Creating Effective Review Templates
Generic performance review forms often miss what matters for engineers. Your template should capture technical contributions, collaboration, and growth.
Self-Review Template
## Self-Review Template
### 1. Technical Contributions
- List 3-5 projects you worked on this review period
- Include PRs merged, bugs fixed, or features shipped
- Note any technical debt reduction or refactoring
### 2. Code Review Activity
- Number of PRs reviewed:
- Number of PRs author:
- Patterns or knowledge you shared with the team:
### 3. Collaboration
- How did you help teammates this quarter?
- Who provided valuable support to you?
### 4. Challenges Faced
- What blockers did you encounter?
- How did you overcome them (or are they still unresolved)?
### 5. Goals for Next Period
- 1-2 specific, measurable goals:
Common mistake: Engineers often write self-reviews in abstract terms (“worked on performance improvements”). Coach your team to use specific metrics: “Reduced API response time from 340ms to 95ms by implementing query result caching on the product search endpoint.” Specificity makes the review more useful and gives the engineer better material for future job searches or promotion cases.
Peer Feedback Template
Peer feedback works best when it’s structured around specific behaviors rather than vague impressions:
## Peer Feedback for [Engineer Name]
### Collaboration
- How effectively does this person share knowledge?
- Do they respond helpfully in code reviews and Slack?
### Technical Quality
- Rate code quality from recent PRs (1-5):
- Examples of strong/weak technical decisions:
### Growth
- What's one area where they've improved this quarter?
- What advice would you give for continued growth?
### Optional: Specific Example
Describe one specific situation where they demonstrated [strength/area for improvement]:
Who should give peer feedback? Aim for 3 peers who have worked directly with the engineer in the review period—ideally one senior, one peer-level, and one person from an adjacent team. Avoid selecting only close collaborators; reviewers who’ve experienced friction with the engineer often provide the most growth-oriented feedback.
Running the Review Cycle
A typical async review cycle spans two weeks. Here’s how to structure it:
Week 1: Collection Phase
Days 1-2: Manager posts review templates and announces timeline in team channel
# Q1 Performance Review Cycle
**Timeline:**
- Jan 15-17: Complete self-reviews
- Jan 18-21: Peer feedback collection
- Jan 22-25: Manager reviews
- Jan 26-28: Employee read and respond
**Instructions:**
Copy the template from [link], fill it out, and tag me when complete.
Days 3-5: Engineers complete self-reviews. Simultaneously, trigger peer feedback requests.

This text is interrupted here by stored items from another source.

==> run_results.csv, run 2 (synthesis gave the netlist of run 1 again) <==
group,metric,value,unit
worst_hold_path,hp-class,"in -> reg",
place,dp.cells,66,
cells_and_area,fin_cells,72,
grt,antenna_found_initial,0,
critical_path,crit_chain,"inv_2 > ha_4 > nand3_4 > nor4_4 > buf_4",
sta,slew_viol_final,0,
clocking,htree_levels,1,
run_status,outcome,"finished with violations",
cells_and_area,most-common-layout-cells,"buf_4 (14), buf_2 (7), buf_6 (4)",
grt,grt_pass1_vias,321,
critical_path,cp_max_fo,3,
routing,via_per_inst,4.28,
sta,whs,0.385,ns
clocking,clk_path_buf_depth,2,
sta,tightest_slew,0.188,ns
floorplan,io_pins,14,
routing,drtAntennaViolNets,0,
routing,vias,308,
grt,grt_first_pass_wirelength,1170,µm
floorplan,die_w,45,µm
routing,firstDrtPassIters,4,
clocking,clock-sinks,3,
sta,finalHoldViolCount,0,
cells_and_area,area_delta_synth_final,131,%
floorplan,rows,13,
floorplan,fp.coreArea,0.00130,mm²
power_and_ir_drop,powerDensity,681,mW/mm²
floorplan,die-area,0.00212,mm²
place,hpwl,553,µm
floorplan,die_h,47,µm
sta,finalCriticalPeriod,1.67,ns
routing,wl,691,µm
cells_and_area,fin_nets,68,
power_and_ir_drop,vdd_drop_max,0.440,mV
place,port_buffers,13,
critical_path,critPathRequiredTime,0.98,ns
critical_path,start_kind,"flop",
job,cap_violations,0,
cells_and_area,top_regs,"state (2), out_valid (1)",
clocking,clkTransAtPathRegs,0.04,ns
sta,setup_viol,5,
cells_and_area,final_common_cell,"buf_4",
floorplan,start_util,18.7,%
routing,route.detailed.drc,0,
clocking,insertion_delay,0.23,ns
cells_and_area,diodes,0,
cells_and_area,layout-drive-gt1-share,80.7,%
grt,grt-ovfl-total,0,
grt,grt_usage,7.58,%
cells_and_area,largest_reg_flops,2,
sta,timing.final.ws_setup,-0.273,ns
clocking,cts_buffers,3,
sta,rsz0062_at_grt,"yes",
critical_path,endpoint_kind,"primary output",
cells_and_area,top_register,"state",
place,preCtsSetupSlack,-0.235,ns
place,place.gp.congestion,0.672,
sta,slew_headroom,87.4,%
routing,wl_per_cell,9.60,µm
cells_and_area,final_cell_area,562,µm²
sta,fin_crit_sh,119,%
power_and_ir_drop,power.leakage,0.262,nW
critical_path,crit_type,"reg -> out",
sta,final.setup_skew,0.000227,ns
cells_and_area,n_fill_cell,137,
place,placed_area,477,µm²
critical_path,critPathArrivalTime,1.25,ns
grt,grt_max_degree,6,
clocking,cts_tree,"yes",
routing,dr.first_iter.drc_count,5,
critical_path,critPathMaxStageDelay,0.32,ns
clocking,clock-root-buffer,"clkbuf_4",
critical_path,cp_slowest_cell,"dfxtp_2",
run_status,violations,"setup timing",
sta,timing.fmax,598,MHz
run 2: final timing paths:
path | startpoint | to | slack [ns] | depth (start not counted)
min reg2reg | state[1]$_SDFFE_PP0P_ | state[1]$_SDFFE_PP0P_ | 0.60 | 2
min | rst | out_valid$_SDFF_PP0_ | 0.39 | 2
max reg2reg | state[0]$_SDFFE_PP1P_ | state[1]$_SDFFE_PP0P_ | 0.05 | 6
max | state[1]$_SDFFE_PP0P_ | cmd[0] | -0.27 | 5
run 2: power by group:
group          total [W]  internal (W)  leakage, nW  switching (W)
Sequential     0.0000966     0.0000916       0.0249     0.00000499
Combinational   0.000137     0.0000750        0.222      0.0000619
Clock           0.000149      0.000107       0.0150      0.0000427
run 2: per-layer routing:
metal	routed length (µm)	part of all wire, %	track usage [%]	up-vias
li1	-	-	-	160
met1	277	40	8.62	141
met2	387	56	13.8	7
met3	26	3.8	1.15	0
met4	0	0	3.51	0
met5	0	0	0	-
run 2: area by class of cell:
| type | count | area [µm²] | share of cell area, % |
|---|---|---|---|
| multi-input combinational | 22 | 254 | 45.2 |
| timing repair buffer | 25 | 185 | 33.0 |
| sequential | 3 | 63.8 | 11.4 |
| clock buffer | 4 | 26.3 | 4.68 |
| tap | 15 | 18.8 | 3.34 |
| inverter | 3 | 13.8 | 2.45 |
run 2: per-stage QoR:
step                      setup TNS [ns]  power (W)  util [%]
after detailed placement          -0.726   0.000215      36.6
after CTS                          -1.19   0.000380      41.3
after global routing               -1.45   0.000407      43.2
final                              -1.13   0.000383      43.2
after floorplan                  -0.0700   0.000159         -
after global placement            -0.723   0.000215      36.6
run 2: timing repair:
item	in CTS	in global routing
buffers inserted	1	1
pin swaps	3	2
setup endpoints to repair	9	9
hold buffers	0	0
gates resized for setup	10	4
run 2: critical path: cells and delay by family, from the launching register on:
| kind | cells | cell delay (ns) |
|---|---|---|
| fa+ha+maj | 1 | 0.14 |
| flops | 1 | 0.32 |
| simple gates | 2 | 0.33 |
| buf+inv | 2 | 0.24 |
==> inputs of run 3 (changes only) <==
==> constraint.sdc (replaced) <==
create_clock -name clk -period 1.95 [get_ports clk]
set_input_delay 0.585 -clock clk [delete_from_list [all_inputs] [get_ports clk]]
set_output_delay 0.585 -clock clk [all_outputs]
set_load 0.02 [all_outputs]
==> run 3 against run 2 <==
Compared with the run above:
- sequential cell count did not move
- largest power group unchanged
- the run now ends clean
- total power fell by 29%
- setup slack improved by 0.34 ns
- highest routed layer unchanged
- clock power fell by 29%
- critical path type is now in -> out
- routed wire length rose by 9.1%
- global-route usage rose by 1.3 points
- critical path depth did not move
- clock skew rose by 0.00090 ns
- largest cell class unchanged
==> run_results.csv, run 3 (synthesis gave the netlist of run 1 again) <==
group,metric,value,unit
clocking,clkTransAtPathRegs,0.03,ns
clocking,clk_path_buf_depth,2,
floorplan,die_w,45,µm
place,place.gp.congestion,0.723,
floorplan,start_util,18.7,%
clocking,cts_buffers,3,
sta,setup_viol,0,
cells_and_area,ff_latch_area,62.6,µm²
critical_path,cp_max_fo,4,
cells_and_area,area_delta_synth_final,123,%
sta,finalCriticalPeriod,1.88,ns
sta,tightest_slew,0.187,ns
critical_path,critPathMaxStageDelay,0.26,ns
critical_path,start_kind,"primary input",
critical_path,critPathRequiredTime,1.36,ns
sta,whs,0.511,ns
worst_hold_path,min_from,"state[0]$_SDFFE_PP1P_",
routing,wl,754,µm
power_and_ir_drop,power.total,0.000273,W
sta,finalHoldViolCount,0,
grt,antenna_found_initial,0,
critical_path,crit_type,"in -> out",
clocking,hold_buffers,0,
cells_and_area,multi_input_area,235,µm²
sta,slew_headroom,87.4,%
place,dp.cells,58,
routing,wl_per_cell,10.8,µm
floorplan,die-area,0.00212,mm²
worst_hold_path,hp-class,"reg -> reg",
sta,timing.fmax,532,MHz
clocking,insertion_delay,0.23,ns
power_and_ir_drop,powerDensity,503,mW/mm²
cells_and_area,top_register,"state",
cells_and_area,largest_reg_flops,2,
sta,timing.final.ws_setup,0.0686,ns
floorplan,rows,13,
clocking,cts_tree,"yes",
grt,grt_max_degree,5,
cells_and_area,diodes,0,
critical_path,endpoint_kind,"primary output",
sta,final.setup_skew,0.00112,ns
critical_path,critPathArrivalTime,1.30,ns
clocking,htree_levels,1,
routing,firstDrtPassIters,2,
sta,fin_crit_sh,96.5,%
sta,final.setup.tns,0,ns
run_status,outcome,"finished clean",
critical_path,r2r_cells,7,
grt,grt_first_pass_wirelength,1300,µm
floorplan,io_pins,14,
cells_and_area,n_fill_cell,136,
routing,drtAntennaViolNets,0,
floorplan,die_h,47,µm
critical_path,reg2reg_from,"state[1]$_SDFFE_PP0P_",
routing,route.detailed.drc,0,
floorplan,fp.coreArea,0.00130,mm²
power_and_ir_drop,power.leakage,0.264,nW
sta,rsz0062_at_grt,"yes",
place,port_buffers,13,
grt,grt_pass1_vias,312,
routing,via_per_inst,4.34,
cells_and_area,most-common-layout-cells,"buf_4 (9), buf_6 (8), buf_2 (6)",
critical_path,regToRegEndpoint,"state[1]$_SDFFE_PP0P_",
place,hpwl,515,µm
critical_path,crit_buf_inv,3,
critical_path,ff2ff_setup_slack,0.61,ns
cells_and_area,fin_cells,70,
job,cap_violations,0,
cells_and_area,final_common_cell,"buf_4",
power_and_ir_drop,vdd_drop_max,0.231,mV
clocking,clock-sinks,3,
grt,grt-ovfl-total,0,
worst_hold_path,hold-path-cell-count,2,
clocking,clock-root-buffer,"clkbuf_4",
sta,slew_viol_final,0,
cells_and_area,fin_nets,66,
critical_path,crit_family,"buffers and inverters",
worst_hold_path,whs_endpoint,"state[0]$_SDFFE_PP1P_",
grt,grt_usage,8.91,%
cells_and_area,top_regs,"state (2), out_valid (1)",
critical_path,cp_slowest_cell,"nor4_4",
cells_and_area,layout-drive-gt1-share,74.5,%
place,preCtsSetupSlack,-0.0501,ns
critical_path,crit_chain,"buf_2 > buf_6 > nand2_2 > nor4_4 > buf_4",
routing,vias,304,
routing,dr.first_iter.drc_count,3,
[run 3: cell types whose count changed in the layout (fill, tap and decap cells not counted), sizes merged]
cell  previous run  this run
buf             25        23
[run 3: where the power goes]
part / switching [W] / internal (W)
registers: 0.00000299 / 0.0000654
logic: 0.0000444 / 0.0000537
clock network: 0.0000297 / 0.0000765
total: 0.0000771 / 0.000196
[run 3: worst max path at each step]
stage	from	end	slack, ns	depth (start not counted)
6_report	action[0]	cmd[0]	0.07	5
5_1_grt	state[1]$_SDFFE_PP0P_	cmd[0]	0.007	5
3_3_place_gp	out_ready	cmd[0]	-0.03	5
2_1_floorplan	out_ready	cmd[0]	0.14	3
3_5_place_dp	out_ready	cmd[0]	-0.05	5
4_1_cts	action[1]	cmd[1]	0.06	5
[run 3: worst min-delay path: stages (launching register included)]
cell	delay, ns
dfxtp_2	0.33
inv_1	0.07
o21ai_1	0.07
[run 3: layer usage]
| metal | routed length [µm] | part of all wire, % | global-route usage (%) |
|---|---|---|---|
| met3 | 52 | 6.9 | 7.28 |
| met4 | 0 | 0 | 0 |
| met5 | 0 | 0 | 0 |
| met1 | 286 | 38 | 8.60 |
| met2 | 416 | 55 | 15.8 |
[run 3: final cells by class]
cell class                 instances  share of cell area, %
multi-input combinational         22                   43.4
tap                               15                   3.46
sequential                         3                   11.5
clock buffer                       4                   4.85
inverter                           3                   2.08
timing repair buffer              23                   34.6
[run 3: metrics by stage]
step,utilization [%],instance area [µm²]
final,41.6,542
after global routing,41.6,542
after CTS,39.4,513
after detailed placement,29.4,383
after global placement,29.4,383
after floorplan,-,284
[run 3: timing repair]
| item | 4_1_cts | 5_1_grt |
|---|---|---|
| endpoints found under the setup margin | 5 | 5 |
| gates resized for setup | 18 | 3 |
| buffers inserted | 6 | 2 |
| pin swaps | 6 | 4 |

Days 6-7: Peers provide feedback. Managers can begin reading self-reviews.
Week 2: Synthesis Phase
Days 8-10: Manager writes their review, incorporating self-assessment and peer feedback
Days 11-12: Employee receives manager review, has time to read and reflect
Days 13-14: Optional synchronous follow-up for clarifications, goal-setting discussion
Scheduling the optional sync: Frame this as “a 30-minute conversation if you’d like one” rather than a mandatory call. Many engineers in well-run async review cycles find they have few questions after reading a thorough written review. Keeping the sync optional respects time zones and signals that the written review stands on its own.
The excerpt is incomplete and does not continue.